本子裡記錄的是每天的日常——幾點起床,餵了甚麼動物,誰生了病,誰治好了,誰又被他從街上撿回來。

字跡潦草,但內容很詳細,能看出來他是個做事很認真的人。

還有一些零星的賬目:買狗糧花了多少錢,買藥花了多少錢,這個月還剩多少錢。數字都不大,但每一筆都記得清清楚楚。

陸堯翻了幾頁,正準備放下——

忽然,他感覺到身後有甚麼東西。

不是能量波動,不是門的反應,而是……一道目光。

他猛地轉過身。

身後,有一道簾子。

那是用舊床單做的,從天花板垂下來,隔開了外屋和裡屋。之前應該是拉上的,但現在——被拉開了一道縫。

透過那道縫,能看到裡屋有一張炕。

炕上,躺著一個老人。

那老人頭髮花白,臉上佈滿皺紋,眼窩深陷,整個人瘦得只剩一把骨頭。他蓋著被子,露出枯柴般的手臂,正死死盯著陸堯。

那雙眼睛裡,滿是驚恐。

陸堯沉默了。

他就那樣站在原地,隔著那道簾子的縫隙,和那個老人對視。

一秒,兩秒,三秒。

老人依舊死死盯著他,身體微微發抖,嘴唇動了動,卻發不出任何聲音。

陸堯緩緩上前一步。

老人的身體猛地一縮,喉嚨裡發出含混的嗚咽聲。

陸堯停下腳步。

他彎下腰,讓自己與老人平視,透過面具的孔洞,看著那雙驚恐的眼睛。

“你是龔正的父親嗎?”

他的聲音不高,但在寂靜的屋子裡格外清晰。

老人紋絲不動。

他沒有任何回應,只是那樣驚恐地盯著陸堯,盯著那個戴著詭異面具的陌生人,盯著那個突然出現在自己家裡的“怪物”。

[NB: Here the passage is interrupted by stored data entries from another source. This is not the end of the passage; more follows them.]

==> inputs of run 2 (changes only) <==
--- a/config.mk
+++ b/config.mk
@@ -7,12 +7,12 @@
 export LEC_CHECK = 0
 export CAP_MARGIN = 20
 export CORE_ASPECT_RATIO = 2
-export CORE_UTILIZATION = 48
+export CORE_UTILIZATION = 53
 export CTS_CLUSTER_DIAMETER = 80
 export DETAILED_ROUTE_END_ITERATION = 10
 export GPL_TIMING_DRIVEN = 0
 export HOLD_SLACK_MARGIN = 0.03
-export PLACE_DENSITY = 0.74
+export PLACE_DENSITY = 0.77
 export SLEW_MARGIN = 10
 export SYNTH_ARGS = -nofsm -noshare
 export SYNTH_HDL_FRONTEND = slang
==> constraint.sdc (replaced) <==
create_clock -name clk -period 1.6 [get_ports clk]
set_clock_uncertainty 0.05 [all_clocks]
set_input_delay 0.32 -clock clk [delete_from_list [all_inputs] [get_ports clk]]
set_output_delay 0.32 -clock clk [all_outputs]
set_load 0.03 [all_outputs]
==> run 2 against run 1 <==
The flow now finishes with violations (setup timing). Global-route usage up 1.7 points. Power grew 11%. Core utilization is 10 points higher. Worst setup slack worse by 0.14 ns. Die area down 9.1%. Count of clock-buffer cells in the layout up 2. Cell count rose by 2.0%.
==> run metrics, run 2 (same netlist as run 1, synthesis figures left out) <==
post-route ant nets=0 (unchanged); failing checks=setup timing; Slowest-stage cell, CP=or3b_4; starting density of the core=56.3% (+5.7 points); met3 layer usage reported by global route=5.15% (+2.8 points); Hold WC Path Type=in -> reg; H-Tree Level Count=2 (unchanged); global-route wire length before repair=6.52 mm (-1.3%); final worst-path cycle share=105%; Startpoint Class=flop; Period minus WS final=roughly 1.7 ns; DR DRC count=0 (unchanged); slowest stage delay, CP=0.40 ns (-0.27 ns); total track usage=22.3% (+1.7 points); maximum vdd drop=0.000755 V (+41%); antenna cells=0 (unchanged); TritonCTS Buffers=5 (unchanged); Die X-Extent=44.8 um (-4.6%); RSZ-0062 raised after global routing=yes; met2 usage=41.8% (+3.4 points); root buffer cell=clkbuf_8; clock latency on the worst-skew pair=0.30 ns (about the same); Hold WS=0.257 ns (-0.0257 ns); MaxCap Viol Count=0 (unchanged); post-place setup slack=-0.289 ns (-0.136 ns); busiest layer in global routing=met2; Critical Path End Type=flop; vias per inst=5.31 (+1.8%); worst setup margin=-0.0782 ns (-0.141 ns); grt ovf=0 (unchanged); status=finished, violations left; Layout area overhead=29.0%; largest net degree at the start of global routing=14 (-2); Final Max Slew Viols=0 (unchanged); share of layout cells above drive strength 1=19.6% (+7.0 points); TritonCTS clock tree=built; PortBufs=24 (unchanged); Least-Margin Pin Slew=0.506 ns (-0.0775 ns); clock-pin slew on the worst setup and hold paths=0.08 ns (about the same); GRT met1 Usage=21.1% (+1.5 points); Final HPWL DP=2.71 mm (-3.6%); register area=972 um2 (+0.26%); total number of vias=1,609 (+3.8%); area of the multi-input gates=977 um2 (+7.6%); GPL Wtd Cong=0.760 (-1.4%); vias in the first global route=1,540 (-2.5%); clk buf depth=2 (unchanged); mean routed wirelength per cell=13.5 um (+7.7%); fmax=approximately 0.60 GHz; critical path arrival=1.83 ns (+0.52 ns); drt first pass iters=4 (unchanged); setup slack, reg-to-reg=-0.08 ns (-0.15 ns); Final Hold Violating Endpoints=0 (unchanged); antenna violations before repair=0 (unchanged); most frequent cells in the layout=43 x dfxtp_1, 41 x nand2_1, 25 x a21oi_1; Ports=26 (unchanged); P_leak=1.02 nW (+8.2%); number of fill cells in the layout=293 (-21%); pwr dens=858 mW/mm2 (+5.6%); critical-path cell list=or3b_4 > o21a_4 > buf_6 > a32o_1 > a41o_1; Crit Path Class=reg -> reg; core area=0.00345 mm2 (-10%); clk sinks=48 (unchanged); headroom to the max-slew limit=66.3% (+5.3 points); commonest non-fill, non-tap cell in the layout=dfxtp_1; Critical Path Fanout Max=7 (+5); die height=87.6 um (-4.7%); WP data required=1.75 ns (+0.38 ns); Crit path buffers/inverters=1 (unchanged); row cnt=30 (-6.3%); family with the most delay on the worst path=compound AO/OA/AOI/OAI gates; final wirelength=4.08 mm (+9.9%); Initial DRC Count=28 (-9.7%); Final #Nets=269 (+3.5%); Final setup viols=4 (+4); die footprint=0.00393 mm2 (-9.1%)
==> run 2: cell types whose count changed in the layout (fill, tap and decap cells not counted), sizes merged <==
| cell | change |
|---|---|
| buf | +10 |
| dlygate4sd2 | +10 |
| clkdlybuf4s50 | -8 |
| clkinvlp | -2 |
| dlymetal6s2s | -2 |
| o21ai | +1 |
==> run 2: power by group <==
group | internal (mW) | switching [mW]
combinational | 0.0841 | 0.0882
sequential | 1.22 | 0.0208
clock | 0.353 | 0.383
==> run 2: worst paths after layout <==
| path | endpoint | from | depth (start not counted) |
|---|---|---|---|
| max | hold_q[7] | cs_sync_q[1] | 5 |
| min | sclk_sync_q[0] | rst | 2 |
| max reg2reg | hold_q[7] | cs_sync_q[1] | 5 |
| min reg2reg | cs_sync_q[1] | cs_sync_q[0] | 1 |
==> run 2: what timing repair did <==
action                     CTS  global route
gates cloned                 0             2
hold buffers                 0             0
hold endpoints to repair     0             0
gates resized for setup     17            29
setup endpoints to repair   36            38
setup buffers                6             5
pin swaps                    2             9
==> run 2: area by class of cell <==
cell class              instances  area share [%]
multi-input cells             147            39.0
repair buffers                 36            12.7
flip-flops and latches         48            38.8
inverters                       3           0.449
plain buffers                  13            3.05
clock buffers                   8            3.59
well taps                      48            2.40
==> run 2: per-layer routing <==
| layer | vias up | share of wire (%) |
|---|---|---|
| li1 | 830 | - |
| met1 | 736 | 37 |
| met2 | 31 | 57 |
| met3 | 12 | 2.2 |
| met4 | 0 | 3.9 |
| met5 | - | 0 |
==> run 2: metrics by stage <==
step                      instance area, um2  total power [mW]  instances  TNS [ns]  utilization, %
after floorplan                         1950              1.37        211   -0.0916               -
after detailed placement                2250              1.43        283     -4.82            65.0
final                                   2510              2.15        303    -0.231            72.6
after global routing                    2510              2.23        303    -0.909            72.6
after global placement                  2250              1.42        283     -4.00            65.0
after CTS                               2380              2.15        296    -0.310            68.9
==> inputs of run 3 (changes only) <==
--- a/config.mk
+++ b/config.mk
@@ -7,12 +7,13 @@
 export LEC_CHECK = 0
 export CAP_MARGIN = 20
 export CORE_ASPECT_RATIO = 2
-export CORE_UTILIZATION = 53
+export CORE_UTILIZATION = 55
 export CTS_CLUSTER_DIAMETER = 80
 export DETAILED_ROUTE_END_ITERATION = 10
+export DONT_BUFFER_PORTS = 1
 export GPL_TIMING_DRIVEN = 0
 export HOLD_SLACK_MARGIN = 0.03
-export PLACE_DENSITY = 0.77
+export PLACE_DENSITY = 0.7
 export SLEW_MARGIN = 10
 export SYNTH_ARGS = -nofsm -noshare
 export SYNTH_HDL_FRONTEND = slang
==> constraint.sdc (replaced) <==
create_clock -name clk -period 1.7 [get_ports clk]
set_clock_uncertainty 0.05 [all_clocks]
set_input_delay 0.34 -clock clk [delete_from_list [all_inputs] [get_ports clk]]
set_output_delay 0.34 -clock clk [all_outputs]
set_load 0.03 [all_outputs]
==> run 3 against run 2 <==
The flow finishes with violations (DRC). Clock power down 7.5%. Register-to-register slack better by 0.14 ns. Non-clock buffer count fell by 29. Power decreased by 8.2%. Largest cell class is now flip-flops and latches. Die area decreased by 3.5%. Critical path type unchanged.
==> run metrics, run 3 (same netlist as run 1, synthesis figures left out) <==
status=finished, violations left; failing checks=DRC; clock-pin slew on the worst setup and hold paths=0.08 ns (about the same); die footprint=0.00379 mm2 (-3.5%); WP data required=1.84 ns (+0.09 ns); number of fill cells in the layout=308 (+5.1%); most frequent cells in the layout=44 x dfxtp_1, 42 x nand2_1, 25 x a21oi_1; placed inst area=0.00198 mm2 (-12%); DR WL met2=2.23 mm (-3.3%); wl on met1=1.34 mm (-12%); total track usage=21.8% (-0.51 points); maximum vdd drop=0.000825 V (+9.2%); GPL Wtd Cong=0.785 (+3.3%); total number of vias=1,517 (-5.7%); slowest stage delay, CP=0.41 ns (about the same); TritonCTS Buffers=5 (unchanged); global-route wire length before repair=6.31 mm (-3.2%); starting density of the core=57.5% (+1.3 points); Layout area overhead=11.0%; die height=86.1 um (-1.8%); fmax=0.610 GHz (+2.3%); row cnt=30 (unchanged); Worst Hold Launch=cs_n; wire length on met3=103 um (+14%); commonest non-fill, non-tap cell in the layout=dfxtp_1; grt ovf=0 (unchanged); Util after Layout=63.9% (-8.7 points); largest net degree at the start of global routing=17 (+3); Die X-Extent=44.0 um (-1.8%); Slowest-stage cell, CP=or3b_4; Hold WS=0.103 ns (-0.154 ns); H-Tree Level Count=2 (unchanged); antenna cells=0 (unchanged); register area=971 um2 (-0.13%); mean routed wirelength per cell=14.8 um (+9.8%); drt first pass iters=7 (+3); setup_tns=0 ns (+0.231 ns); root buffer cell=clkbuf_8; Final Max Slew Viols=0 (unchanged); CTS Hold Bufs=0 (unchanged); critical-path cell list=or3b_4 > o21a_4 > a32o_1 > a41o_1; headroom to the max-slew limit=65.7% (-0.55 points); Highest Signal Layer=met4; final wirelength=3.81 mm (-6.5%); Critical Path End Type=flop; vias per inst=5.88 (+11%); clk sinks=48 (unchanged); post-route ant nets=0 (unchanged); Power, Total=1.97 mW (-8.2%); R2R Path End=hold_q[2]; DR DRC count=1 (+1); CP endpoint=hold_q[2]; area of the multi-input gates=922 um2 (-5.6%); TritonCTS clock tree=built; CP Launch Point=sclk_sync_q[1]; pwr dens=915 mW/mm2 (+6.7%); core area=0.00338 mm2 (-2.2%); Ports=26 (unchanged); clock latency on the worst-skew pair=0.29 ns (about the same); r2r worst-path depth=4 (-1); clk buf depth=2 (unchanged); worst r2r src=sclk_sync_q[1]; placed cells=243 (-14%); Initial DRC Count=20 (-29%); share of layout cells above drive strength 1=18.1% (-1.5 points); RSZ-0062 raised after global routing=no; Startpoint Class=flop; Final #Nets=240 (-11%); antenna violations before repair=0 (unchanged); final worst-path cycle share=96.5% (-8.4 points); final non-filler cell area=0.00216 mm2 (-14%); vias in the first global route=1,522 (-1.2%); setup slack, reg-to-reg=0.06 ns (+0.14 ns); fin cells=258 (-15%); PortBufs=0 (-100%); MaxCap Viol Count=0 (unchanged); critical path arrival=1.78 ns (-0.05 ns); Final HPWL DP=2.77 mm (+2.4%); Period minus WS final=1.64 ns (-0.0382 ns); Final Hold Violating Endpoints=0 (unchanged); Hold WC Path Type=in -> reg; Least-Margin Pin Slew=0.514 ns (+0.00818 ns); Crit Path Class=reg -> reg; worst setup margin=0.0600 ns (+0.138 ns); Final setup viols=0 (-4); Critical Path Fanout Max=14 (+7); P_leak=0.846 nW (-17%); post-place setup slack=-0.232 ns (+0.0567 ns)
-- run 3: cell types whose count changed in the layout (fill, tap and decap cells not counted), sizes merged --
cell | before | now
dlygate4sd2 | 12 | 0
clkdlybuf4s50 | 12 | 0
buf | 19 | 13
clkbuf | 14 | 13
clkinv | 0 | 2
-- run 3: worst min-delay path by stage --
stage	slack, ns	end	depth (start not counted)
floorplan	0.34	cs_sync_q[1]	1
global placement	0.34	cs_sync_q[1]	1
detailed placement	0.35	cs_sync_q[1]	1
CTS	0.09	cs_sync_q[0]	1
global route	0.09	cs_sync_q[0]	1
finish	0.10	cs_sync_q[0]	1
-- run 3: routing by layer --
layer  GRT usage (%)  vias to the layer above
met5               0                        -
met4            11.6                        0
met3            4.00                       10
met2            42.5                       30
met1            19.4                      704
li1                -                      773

陸堯看著他,看著他眼裡的恐懼,看著他乾枯的身體微微發抖,看著他嘴唇無意識地翕動,卻一個字也說不出來。

他知道,再這樣下去,這個老人可能會被他活活嚇死。

他直起身,後退一步,伸手將那道簾子重新拉上。

簾子落下,隔絕了那道驚恐的目光。

陸堯轉過身,最後看了一眼那間屋子,那些動物照片,那些賬本,那個爐子裡還在燃燒的火。

然後,他抬手,灰白色的漩渦再次浮現。

他一步踏入,消失在空氣中。

……

院子外,雪地上。

陸堯從漩渦中走出,站在他之前藏身的地方。

雪花依舊無聲地飄落,覆蓋了他的腳印,覆蓋了院子裡的痕跡,覆蓋了一切。

他望著那扇緊閉的門,望著那間透著微光的屋子,望著那個簾子後面的老人。

龔正的父親?

還是祖父?

為甚麼只有老人一個人在家?

為甚麼龔正白天要出門?他是去找工作,還是去做甚麼別的事?

那些動物,他靠甚麼養活?

那個門,和他有甚麼關係?

陸堯不知道。

但他知道,今晚,他會等到龔正回來。

然後,他會親眼看到,那個門,到底是怎麼出現的。